§ Your assignment: For each line of the listing that holds "output", show the full line.

§ Source information:

===== src/rtl/extraction_sequencer.sv =====
// Per-inference control FSM driving the patch extraction buffer and PE array.
// Optional wait-state watchdog is built only when SEQ_WATCHDOG_EN is defined.
module extraction_sequencer
    import tpu_ctrl_pkg::*;
#(
    parameter int NUM_LAYERS      = NUM_LAYERS_DEFAULT,
    parameter int BLK_CNT_W       = 16,
    parameter int WATCHDOG_CYCLES = 4096
) (
    input  logic                   clk,
    input  logic                   reset,
    input  logic                   start_inference,
    input  logic                   abort,
    output logic [LAYER_IDX_W-1:0] current_layer_idx,
    output logic                   start_extraction,
    output logic                   next_channel_group,
    output logic                   next_spatial_block,
    input  logic                   block_ready,
    input  logic                   extraction_complete,
    input  logic                   all_channels_done,
    output logic                   compute_start,
    input  logic                   compute_done,
    output logic                   layer_done,
    output logic                   inference_done,
    output logic                   busy,
    output logic [BLK_CNT_W-1:0]   blocks_done,
    output logic                   error
);

    localparam logic [LAYER_IDX_W-1:0] LAST_LAYER = LAYER_IDX_W'(NUM_LAYERS - 1);

    if (NUM_LAYERS < 1 || NUM_LAYERS > 8 || WATCHDOG_CYCLES < 2) begin : g_bad_params
        $error("extraction_sequencer: parameter out of range");
    end

    seq_state_t             state_reg, state_next;
    logic [LAYER_IDX_W-1:0] layer_reg, layer_next;
    logic [BLK_CNT_W-1:0]   blocks_reg, blocks_next;
    logic                   ach_reg, ach_next;
    logic                   ec_reg, ec_next;
    logic                   guard_reg, guard_next;
    logic                   wd_timeout;

    logic start_extraction_reg, compute_start_reg, next_ch_reg, next_sp_reg;
    logic layer_done_reg, inference_done_reg, busy_reg;

    always_comb begin
        state_next  = state_reg;
        layer_next  = layer_reg;
        blocks_next = blocks_reg;
        ach_next    = ach_reg;
        ec_next     = ec_reg;
        guard_next  = 1'b0;

        if (abort) begin
            state_next = IDLE;
            layer_next = '0;
        end else if (wd_timeout) begin
            state_next = IDLE;
            layer_next = '0;
        end else begin
            case (state_reg)
                IDLE: begin
                    if (start_inference) begin
                        layer_next  = '0;
                        blocks_next = '0;
                        state_next  = START;
                    end
                end
                START: begin
                    state_next = WAIT_BLK;
                    guard_next = 1'b1;
                end
                WAIT_BLK: begin
                    // First cycle after a buffer request lets a stale ready drop.
                    if (!guard_reg && block_ready) begin
                        ach_next   = all_channels_done;
                        ec_next    = extraction_complete;
                        state_next = COMPUTE;
                    end
                end
                COMPUTE: begin
                    if (compute_done) begin
                        if (blocks_reg != '1) begin
                            blocks_next = blocks_reg + 1'b1;
                        end
                        if (!ach_reg) begin
                            state_next = NEXT_CH;
                        end else if (!ec_reg) begin
                            state_next = NEXT_SP;
                        end else begin
                            state_next = LAYER_END;
                        end
                    end
                end
                NEXT_CH, NEXT_SP: begin
                    state_next = WAIT_BLK;
                    guard_next = 1'b1;
                end
                LAYER_END: begin
                    if (layer_reg == LAST_LAYER) begin
                        layer_next = '0;
                        state_next = IDLE;
                    end else begin
                        layer_next  = layer_reg + 1'b1;
                        blocks_next = '0;
                        state_next  = START;
                    end
                end
                default: begin
                    state_next = IDLE;
                end
            endcase
        end
    end

    // Pulses are decoded from the next state so each lasts exactly the one
    // cycle spent in its single-cycle state.
    always_ff @(posedge clk) begin
        if (reset) begin
            state_reg            <= IDLE;
            layer_reg            <= '0;
            blocks_reg           <= '0;
            ach_reg              <= 1'b0;
            ec_reg               <= 1'b0;
            guard_reg            <= 1'b0;
            start_extraction_reg <= 1'b0;
            compute_start_reg    <= 1'b0;
            next_ch_reg          <= 1'b0;
            next_sp_reg          <= 1'b0;
            layer_done_reg       <= 1'b0;
            inference_done_reg   <= 1'b0;
            busy_reg             <= 1'b0;
        end else begin
            state_reg            <= state_next;
            layer_reg            <= layer_next;
            blocks_reg           <= blocks_next;
            ach_reg              <= ach_next;
            ec_reg               <= ec_next;
            guard_reg            <= guard_next;
            start_extraction_reg <= (state_next == START);
            compute_start_reg    <= (state_next == COMPUTE) && (state_reg == WAIT_BLK);
            next_ch_reg          <= (state_next == NEXT_CH);
            next_sp_reg          <= (state_next == NEXT_SP);
            layer_done_reg       <= (state_next == LAYER_END);
            inference_done_reg   <= (state_next == LAYER_END) && (layer_next == LAST_LAYER);
            busy_reg             <= (state_next != IDLE);
        end
    end

`ifdef SEQ_WATCHDOG_EN
    localparam int WD_W = $clog2(WATCHDOG_CYCLES + 1);

    logic [WD_W-1:0] wd_cnt_reg;
    logic            error_reg;
    logic            in_wait;

    assign in_wait    = (state_reg == WAIT_BLK) || (state_reg == COMPUTE);
    assign wd_timeout = in_wait && (wd_cnt_reg == WD_W'(WATCHDOG_CYCLES - 1));

    always_ff @(posedge clk) begin
        if (reset) begin
            wd_cnt_reg <= '0;
            error_reg  <= 1'b0;
        end else begin
            if (!in_wait || (state_next != state_reg)) begin
                wd_cnt_reg <= '0;
            end else begin
                wd_cnt_reg <= wd_cnt_reg + 1'b1;
            end
            if (!abort && wd_timeout) begin
                error_reg <= 1'b1;
            end else if (!abort && (state_reg == IDLE) && start_inference) begin
                error_reg <= 1'b0;
            end
        end
    end

    assign error = error_reg;
`else
    assign wd_timeout = 1'b0;
    assign error      = 1'b0;
`endif

    assign current_layer_idx  = layer_reg;
    assign blocks_done        = blocks_reg;
    assign start_extraction   = start_extraction_reg;
    assign compute_start      = compute_start_reg;
    assign next_channel_group = next_ch_reg;
    assign next_spatial_block = next_sp_reg;
    assign layer_done         = layer_done_reg;
    assign inference_done     = inference_done_reg;
    assign busy               = busy_reg;

endmodule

§ Response to the exercise:
    output logic [LAYER_IDX_W-1:0] current_layer_idx,
    output logic                   start_extraction,
    output logic                   next_channel_group,
    output logic                   next_spatial_block,
    output logic                   compute_start,
    output logic                   layer_done,
    output logic                   inference_done,
    output logic                   busy,
    output logic [BLK_CNT_W-1:0]   blocks_done,
    output logic                   error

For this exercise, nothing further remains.